### Your assignment
Repeat only the lines below from the one containing "0.000352 | 0.000600 |" through the one containing "flops,1,600", inclusive, exactly as written.
= Beginning of Section =
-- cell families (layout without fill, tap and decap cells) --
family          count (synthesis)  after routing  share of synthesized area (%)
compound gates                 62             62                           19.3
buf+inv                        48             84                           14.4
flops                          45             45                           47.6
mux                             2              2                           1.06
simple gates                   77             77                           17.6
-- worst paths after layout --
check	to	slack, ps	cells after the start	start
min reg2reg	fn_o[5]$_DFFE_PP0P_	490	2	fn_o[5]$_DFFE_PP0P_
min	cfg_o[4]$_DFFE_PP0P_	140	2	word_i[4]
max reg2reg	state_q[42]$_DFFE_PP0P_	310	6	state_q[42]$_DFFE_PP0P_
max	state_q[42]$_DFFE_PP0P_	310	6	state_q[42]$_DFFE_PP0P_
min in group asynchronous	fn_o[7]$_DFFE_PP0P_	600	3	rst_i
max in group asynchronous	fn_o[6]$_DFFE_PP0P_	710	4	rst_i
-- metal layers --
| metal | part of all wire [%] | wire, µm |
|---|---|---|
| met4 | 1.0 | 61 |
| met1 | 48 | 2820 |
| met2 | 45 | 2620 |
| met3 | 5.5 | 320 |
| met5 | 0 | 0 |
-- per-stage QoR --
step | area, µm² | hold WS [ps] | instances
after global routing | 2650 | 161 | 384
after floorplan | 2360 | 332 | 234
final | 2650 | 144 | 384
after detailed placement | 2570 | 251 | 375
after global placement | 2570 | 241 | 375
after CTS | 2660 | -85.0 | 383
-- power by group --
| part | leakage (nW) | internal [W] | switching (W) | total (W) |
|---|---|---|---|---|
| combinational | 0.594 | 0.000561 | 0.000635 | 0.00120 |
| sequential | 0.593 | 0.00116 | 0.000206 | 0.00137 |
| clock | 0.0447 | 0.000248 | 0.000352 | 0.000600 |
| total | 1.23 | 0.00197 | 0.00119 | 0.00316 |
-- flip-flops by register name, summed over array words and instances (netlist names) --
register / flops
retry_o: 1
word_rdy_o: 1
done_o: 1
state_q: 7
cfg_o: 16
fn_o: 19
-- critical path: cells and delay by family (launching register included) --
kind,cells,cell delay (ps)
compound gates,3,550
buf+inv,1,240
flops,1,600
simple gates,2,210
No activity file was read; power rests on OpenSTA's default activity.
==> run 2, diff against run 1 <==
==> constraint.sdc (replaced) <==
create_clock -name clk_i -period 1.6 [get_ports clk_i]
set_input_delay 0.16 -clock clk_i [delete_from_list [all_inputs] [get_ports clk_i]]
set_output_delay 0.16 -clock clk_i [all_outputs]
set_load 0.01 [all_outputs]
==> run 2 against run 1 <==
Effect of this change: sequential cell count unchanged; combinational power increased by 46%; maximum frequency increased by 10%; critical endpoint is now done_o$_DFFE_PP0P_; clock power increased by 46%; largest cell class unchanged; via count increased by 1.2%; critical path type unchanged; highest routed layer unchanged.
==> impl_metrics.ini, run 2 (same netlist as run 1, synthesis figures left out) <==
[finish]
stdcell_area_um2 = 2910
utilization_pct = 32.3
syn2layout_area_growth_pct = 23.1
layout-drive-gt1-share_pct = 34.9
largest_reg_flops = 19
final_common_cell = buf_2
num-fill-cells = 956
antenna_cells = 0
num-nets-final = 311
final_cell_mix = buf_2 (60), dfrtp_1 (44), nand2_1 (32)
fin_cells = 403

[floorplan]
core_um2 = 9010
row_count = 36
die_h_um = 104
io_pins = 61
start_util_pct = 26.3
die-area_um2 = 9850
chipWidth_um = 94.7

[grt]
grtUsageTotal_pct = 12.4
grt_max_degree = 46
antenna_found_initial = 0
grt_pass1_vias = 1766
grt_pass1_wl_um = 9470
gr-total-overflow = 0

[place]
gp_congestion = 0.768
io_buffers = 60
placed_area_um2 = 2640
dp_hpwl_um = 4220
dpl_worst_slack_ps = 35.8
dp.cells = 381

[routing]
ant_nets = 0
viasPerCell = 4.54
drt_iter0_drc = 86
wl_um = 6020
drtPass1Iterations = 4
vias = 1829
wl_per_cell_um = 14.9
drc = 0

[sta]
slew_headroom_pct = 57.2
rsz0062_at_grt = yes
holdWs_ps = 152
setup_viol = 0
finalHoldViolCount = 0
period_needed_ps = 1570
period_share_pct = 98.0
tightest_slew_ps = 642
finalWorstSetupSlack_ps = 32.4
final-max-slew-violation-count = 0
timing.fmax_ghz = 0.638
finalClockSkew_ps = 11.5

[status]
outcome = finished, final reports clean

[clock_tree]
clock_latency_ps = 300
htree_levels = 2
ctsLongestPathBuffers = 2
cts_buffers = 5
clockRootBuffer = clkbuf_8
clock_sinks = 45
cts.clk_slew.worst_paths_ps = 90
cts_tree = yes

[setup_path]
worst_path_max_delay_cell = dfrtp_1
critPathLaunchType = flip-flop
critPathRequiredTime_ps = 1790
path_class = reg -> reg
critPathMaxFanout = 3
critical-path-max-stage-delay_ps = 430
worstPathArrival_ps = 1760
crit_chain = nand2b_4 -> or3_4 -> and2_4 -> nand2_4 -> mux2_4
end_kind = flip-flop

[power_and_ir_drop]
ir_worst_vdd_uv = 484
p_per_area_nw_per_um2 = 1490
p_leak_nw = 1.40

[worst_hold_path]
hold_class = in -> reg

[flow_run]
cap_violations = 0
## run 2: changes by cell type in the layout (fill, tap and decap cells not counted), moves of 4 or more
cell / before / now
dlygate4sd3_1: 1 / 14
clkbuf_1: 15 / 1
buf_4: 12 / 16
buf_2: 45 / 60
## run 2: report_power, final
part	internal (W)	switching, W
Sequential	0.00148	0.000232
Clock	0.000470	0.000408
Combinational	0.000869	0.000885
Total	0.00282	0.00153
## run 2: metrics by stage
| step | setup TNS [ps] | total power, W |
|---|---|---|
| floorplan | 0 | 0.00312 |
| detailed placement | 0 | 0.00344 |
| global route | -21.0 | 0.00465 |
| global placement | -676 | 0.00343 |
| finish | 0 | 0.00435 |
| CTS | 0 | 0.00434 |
**src/verilog/pxc_pkg.sv**
```systemverilog
package pxc_pkg;

	// ----------------------------------------------------------------
	// Register addresses on the management bus
	// ----------------------------------------------------------------
	localparam logic [4:0] ADDR_NP     = 5'h08;
	localparam logic [4:0] ADDR_RSV_LO = 5'h09;
	localparam logic [4:0] ADDR_RSV_HI = 5'h0F;
	localparam logic [4:0] ADDR_EXT    = 5'h10;
	localparam logic [4:0] ADDR_QP     = 5'h11;

	// ----------------------------------------------------------------
	// Field positions
	// ----------------------------------------------------------------
	localparam int NP_CODE_HI  = 3;
	localparam int NP_CODE_LO  = 0;
	localparam int EXT_OVR     = 15;
	localparam int EXT_PA_HI   = 10;
	localparam int EXT_PA_LO   = 6;
	localparam int EXT_CTEST   = 5;
	localparam int EXT_NRZI    = 3;
	localparam int EXT_TXINV   = 2;
	localparam int EXT_CDIS    = 0;
	localparam int QP_SPEED    = 15;
	localparam int QP_DUPLEX   = 14;
	localparam int QP_AN_HI    = 13;
	localparam int QP_AN_LO    = 12;
	localparam int AN_CODE_HI  = 2;
	localparam int AN_CODE_LO  = 1;

	// ----------------------------------------------------------------
	// Reset values
	// ----------------------------------------------------------------
	localparam logic        NRZI_RST  = 1'b1;
	localparam logic        CDIS_RST  = 1'b0;
	localparam logic        TXINV_RST = 1'b0;
	localparam logic        CTEST_RST = 1'b0;
	localparam logic        OVR_RST   = 1'b0;
	localparam logic [3:0]  NP_RST    = 4'h0;
	localparam logic [1:0]  AN_RST    = 2'h0;
	localparam logic [15:0] WORD_ZERO = 16'h0000;

	// ----------------------------------------------------------------
	// Management frame layout
	// ----------------------------------------------------------------
	localparam logic [5:0] PRE_LEN   = 6'h20;
	localparam logic [4:0] HDR_LAST  = 5'h0D;
	localparam logic [4:0] TA_LAST   = 5'h01;
	localparam logic [4:0] DATA_LAST = 5'h0F;
	localparam logic [1:0] ST_CODE   = 2'h1;
	localparam logic [1:0] OP_WR     = 2'h1;
	localparam logic [1:0] OP_RD     = 2'h2;

	typedef enum logic [3:0] {
		S_PRE  = 4'h1,
		S_HDR  = 4'h2,
		S_TA   = 4'h4,
		S_DATA = 4'h8
	} pxc_state_t;

endpackage

```
**src/verilog/pxc_mdio_frame.sv**
```systemverilog
module pxc_mdio_frame (
	input  wire logic        sys_clk,
	input  wire logic        rst_n,
	input  wire logic        clk_en,
	input  wire logic        mdc,
	input  wire logic        mdio_i,
	input  wire logic [4:0]  phy_addr,
	input  wire logic [15:0] rd_word,
	output logic             mdio_o,
	output logic             mdio_oe_n,
	output logic [4:0]       reg_addr,
	output logic [15:0]      wr_data,
	output logic             wr_stb,
	output logic             rd_stb
);

	logic                mdc_q;
	pxc_pkg::pxc_state_t state_q;
	logic [4:0]          cnt_q;
	logic [5:0]          ones_q;
	logic [15:0]         sh_q;
	logic                is_rd_q;

	wire        mdc_rise = clk_en & mdc & ~mdc_q;
	wire [13:0] hdr      = {sh_q[12:0], mdio_i};
	wire        op_rd    = hdr[11:10] == pxc_pkg::OP_RD;
	wire        op_wr    = hdr[11:10] == pxc_pkg::OP_WR;
	wire        hdr_ok   = (hdr[13:12] == pxc_pkg::ST_CODE) & (op_rd | op_wr)
	                       & (hdr[9:5] == phy_addr);

	always_ff @(posedge sys_clk or negedge rst_n) begin
		if (!rst_n)
			mdc_q <= 1'b0;
		else if (clk_en)
			mdc_q <= mdc;
	end

	// ----------------------------------------------------------------
	// Frame engine, stepped on each MDC rising edge
	// ----------------------------------------------------------------
	// Read data changes just after the rising edge so the controller
	// sees it settled for a whole MDC period.
	always_ff @(posedge sys_clk or negedge rst_n) begin
		if (!rst_n) begin
			state_q   <= pxc_pkg::S_PRE;
			cnt_q     <= 5'h00;
			ones_q    <= 6'h00;
			sh_q      <= 16'h0000;
			is_rd_q   <= 1'b0;
			mdio_o    <= 1'b0;
			mdio_oe_n <= 1'b1;
			reg_addr  <= 5'h00;
			wr_data   <= 16'h0000;
			wr_stb    <= 1'b0;
			rd_stb    <= 1'b0;
		end else if (clk_en) begin
			wr_stb <= 1'b0;
			rd_stb <= 1'b0;
			if (mdc_rise) begin
				unique case (state_q)
					pxc_pkg::S_PRE: begin
						if (mdio_i) begin
							ones_q <= (ones_q == pxc_pkg::PRE_LEN) ? ones_q : ones_q + 6'h01;
						end else begin
							if (ones_q == pxc_pkg::PRE_LEN) begin
								state_q <= pxc_pkg::S_HDR;
								cnt_q   <= 5'h01;
								sh_q    <= 16'h0000;
							end
							ones_q <= 6'h00;
						end
					end
					pxc_pkg::S_HDR: begin
						sh_q  <= {sh_q[14:0], mdio_i};
						cnt_q <= cnt_q + 5'h01;
						if (cnt_q == pxc_pkg::HDR_LAST) begin
							cnt_q    <= 5'h00;
							reg_addr <= hdr[4:0];
							is_rd_q  <= op_rd;
							rd_stb   <= hdr_ok & op_rd;
							// Frames for another station are dropped here
							state_q  <= hdr_ok ? pxc_pkg::S_TA : pxc_pkg::S_PRE;
						end
					end
					pxc_pkg::S_TA: begin
						cnt_q <= cnt_q + 5'h01;
						if (cnt_q != pxc_pkg::TA_LAST) begin
							mdio_o    <= 1'b0;
							mdio_oe_n <= ~is_rd_q;
						end else begin
							cnt_q   <= 5'h00;
							state_q <= pxc_pkg::S_DATA;
							mdio_o  <= is_rd_q & rd_word[15];
							sh_q    <= {rd_word[14:0], 1'b0};
						end
					end
					pxc_pkg::S_DATA: begin
						cnt_q  <= cnt_q + 5'h01;
						mdio_o <= is_rd_q & sh_q[15];
						sh_q   <= is_rd_q ? {sh_q[14:0], 1'b0} : {sh_q[14:0], mdio_i};
						if (cnt_q == pxc_pkg::DATA_LAST) begin
							state_q   <= pxc_pkg::S_PRE;
							mdio_o    <= 1'b0;
							mdio_oe_n <= 1'b1;
							wr_stb    <= ~is_rd_q;
							wr_data   <= {sh_q[14:0], mdio_i};
						end
					end
					default: state_q <= pxc_pkg::S_PRE;
				endcase
			end
		end
	end

	// ----------------------------------------------------------------
	// Checks
	// ----------------------------------------------------------------
	property p_pin_released_idle;
		@(posedge sys_clk) disable iff (!rst_n)
		(state_q == pxc_pkg::S_PRE) |-> mdio_oe_n;
	endproperty
	a_pin_released_idle: assert property (p_pin_released_idle)
		else $error("management pin driven outside a read frame");

endmodule

```
**src/verilog/pxc_ext_regs.sv**
```systemverilog
// Notes on behaviour
// - Partner next-page code bits 3:0 read-only, reset zero, loaded from received page.
// - Addresses 9 to 15 are reserved: read zero, writes ignored.
// - Writable NRZI select (default 1), cipher disable and invalid-code transmit (default 0).
// - Quick-poll bit 15 shows speed 100, bit 14 full duplex, read-only.
// - Progress code bits 2:1 read-only, reset zero, held between reads.
module pxc_ext_regs (
	input  wire logic       sys_clk,
	input  wire logic       rstn,
	input  wire logic       clk_en,
	input  wire logic       mdc,
	input  wire logic       mdio_i,
	output logic            mdio_o,
	output logic            mdio_oe_n,
	input  wire logic [4:0] phy_addr_strap,
	input  wire logic       np_page_rx,
	input  wire logic [3:0] np_code_rx,
	input  wire logic       link_speed_100,
	input  wire logic       link_full_duplex,
	input  wire logic [2:0] an_progress_code,
	input  wire logic       ovr_done,
	output logic            ovr_en,
	output logic            nrzi_en,
	output logic            cipher_dis,
	output logic            tx_invalid_en,
	output logic            cipher_test_en
);

	function automatic logic is_reserved(input logic [4:0] a);
		is_reserved = (a >= pxc_pkg::ADDR_RSV_LO) && (a <= pxc_pkg::ADDR_RSV_HI);
	endfunction

	// ----------------------------------------------------------------
	// Reset release and strap capture
	// ----------------------------------------------------------------
	logic       rst_meta_q;
	logic       rst_n;
	logic       strap_done_q;
	logic [4:0] phy_addr_q;

	always_ff @(posedge sys_clk or negedge rstn) begin
		if (!rstn) begin
			rst_meta_q <= 1'b0;
			rst_n      <= 1'b0;
		end else begin
			rst_meta_q <= 1'b1;
			rst_n      <= rst_meta_q;
		end
	end

	// Strap pins are taken once, after reset has gone away
	always_ff @(posedge sys_clk or negedge rst_n) begin
		if (!rst_n) begin
			strap_done_q <= 1'b0;
			phy_addr_q   <= 5'h00;
		end else if (clk_en && !strap_done_q) begin
			strap_done_q <= 1'b1;
			phy_addr_q   <= phy_addr_strap;
		end
	end

	// ----------------------------------------------------------------
	// Serial management frame engine
	// ----------------------------------------------------------------
	logic [4:0]  reg_addr;
	logic [15:0] wr_data;
	logic        wr_stb;
	logic        rd_stb;
	logic [15:0] rd_word_q;

	pxc_mdio_frame u_frame (
		.sys_clk   (sys_clk),
		.rst_n     (rst_n),
		.clk_en    (clk_en),
		.mdc       (mdc),
		.mdio_i    (mdio_i),
		.phy_addr  (phy_addr_q),
		.rd_word   (rd_word_q),
		.mdio_o    (mdio_o),
		.mdio_oe_n (mdio_oe_n),
		.reg_addr  (reg_addr),
		.wr_data   (wr_data),
		.wr_stb    (wr_stb),
		.rd_stb    (rd_stb)
	);

	// ----------------------------------------------------------------
	// Decode
	// ----------------------------------------------------------------
	logic [3:0] np_code_q;
	logic [1:0] anpm_q;

	wire hit_np  = reg_addr == pxc_pkg::ADDR_NP;
	wire hit_ext = reg_addr == pxc_pkg::ADDR_EXT;
	wire hit_qp  = reg_addr == pxc_pkg::ADDR_QP;
	wire hit_rsv = is_reserved(reg_addr);
	wire wr_ext  = wr_stb & hit_ext;
	wire rd_qp   = rd_stb & hit_qp;
	wire ovr_set = wr_ext & wr_data[pxc_pkg::EXT_OVR];

	logic [15:0] np_word;
	logic [15:0] ext_word;
	logic [15:0] qp_word;
	logic [15:0] rd_mux;

	always_comb begin
		np_word = pxc_pkg::WORD_ZERO;
		np_word[pxc_pkg::NP_CODE_HI:pxc_pkg::NP_CODE_LO] = np_code_q;
		ext_word = pxc_pkg::WORD_ZERO;
		ext_word[pxc_pkg::EXT_OVR] = ovr_en;
		ext_word[pxc_pkg::EXT_PA_HI:pxc_pkg::EXT_PA_LO] = phy_addr_q;
		ext_word[pxc_pkg::EXT_CTEST] = cipher_test_en;
		ext_word[pxc_pkg::EXT_NRZI] = nrzi_en;
		ext_word[pxc_pkg::EXT_TXINV] = tx_invalid_en;
		ext_word[pxc_pkg::EXT_CDIS] = cipher_dis;
		qp_word = pxc_pkg::WORD_ZERO;
		qp_word[pxc_pkg::QP_SPEED] = link_speed_100;
		qp_word[pxc_pkg::QP_DUPLEX] = link_full_duplex;
		qp_word[pxc_pkg::QP_AN_HI:pxc_pkg::QP_AN_LO] = anpm_q;
	end

	// Reserved and unmapped addresses fall through to zero
	assign rd_mux = hit_np  ? np_word  :
	                hit_ext ? ext_word :
	                hit_qp  ? qp_word  : pxc_pkg::WORD_ZERO;

	// ----------------------------------------------------------------
	// Registers
	// ----------------------------------------------------------------
	always_ff @(posedge sys_clk or negedge rst_n) begin
		if (!rst_n)
			rd_word_q <= pxc_pkg::WORD_ZERO;
		else if (clk_en && rd_stb)
			rd_word_q <= rd_mux;
	end

	always_ff @(posedge sys_clk or negedge rst_n) begin
		if (!rst_n)
			np_code_q <= pxc_pkg::NP_RST;
		else if (clk_en && np_page_rx)
			np_code_q <= np_code_rx;
	end

	// Snapshot is refreshed after each read, so a read shows the code as
	// it stood at the previous read; changes between two reads are not kept.
	always_ff @(posedge sys_clk or negedge rst_n) begin
		if (!rst_n)
			anpm_q <= pxc_pkg::AN_RST;
		else if (clk_en && rd_qp)
			anpm_q <= an_progress_code[pxc_pkg::AN_CODE_HI:pxc_pkg::AN_CODE_LO];
	end

	always_ff @(posedge sys_clk or negedge rst_n) begin
		if (!rst_n) begin
			nrzi_en        <= pxc_pkg::NRZI_RST;
			cipher_dis     <= pxc_pkg::CDIS_RST;
			tx_invalid_en  <= pxc_pkg::TXINV_RST;
			cipher_test_en <= pxc_pkg::CTEST_RST;
		end else if (clk_en && wr_ext) begin
			nrzi_en        <= wr_data[pxc_pkg::EXT_NRZI];
			cipher_dis     <= wr_data[pxc_pkg::EXT_CDIS];
			tx_invalid_en  <= wr_data[pxc_pkg::EXT_TXINV];
			cipher_test_en <= wr_data[pxc_pkg::EXT_CTEST];
		end
	end

	// A new write of one wins over the core's acknowledge in the same cycle
	always_ff @(posedge sys_clk or negedge rst_n) begin
		if (!rst_n)
			ovr_en <= pxc_pkg::OVR_RST;
		else if (clk_en)
			ovr_en <= ovr_set | (ovr_en & ~ovr_done);
	end

	// ----------------------------------------------------------------
	// Checks
	// ----------------------------------------------------------------
	logic [15:0] ext_shadow;
	assign ext_shadow = {cipher_test_en, nrzi_en, tx_invalid_en, cipher_dis, 12'h000};

	property p_np_load;
		@(posedge sys_clk) disable iff (!rst_n)
		(clk_en && np_page_rx) |=> (np_code_q == $past(np_code_rx));
	endproperty
	a_np_load: assert property (p_np_load)
		else $error("next-page code not loaded from received page");

	property p_np_held;
		@(posedge sys_clk) disable iff (!rst_n)
		!(clk_en && np_page_rx) |=> $stable(np_code_q);
	endproperty
	a_np_held: assert property (p_np_held)
		else $error("next-page code changed without a received page");

	property p_rsv_read_zero;
		@(posedge sys_clk) disable iff (!rst_n)
		(clk_en && rd_stb && is_reserved(reg_addr)) |=> (rd_word_q == pxc_pkg::WORD_ZERO);
	endproperty
	a_rsv_read_zero: assert property (p_rsv_read_zero)
		else $error("reserved address read back non-zero");

	property p_rsv_write_ignored;
		@(posedge sys_clk) disable iff (!rst_n)
		(clk_en && wr_stb && hit_rsv) |=> ($stable(ext_shadow) && !$rose(ovr_en));
	endproperty
	a_rsv_write_ignored: assert property (p_rsv_write_ignored)
		else $error("write to reserved address changed a control bit");

	property p_ext_write;
		@(posedge sys_clk) disable iff (!rst_n)
		(clk_en && wr_ext) |=> (nrzi_en == $past(wr_data[pxc_pkg::EXT_NRZI])
		                        && cipher_dis == $past(wr_data[pxc_pkg::EXT_CDIS])
		                        && tx_invalid_en == $past(wr_data[pxc_pkg::EXT_TXINV]));
	endproperty
	a_ext_write: assert property (p_ext_write)
		else $error("extended control write not applied");

	property p_qp_speed_duplex;
		@(posedge sys_clk) disable iff (!rst_n)
		(clk_en && rd_qp) |=> (rd_word_q[pxc_pkg::QP_SPEED] == $past(link_speed_100)
		                      && rd_word_q[pxc_pkg::QP_DUPLEX] == $past(link_full_duplex));
	endproperty
	a_qp_speed_duplex: assert property (p_qp_speed_duplex)
		else $error("quick-poll speed or duplex wrong");

	property p_anpm_held;
		@(posedge sys_clk) disable iff (!rst_n)
		!(clk_en && rd_qp) |=> $stable(anpm_q);
	endproperty
	a_anpm_held: assert property (p_anpm_held)
		else $error("progress code changed between reads");

	property p_ovr_clear;
		@(posedge sys_clk) disable iff (!rst_n)
		(clk_en && ovr_en && ovr_done && !ovr_set) |=> !ovr_en;
	endproperty
	a_ovr_clear: assert property (p_ovr_clear)
		else $error("override enable did not clear after acknowledge");

	property p_ovr_set;
		@(posedge sys_clk) disable iff (!rst_n)
		(clk_en && ovr_set) |=> ovr_en;
	endproperty
	a_ovr_set: assert property (p_ovr_set)
		else $error("override enable not set by write");

	c_ext_write: cover property (@(posedge sys_clk) disable iff (!rst_n) clk_en && wr_ext);
	c_qp_read: cover property (@(posedge sys_clk) disable iff (!rst_n) clk_en && rd_qp);
	c_ovr_cycle: cover property (@(posedge sys_clk) disable iff (!rst_n)
		(clk_en && ovr_set) ##[1:1000] (clk_en && ovr_done));

endmodule

```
= End of Section =
### The completed task
| clock | 0.0447 | 0.000248 | 0.000352 | 0.000600 |
| total | 1.23 | 0.00197 | 0.00119 | 0.00316 |
-- flip-flops by register name, summed over array words and instances (netlist names) --
register / flops
retry_o: 1
word_rdy_o: 1
done_o: 1
state_q: 7
cfg_o: 16
fn_o: 19
-- critical path: cells and delay by family (launching register included) --
kind,cells,cell delay (ps)
compound gates,3,550
buf+inv,1,240
flops,1,600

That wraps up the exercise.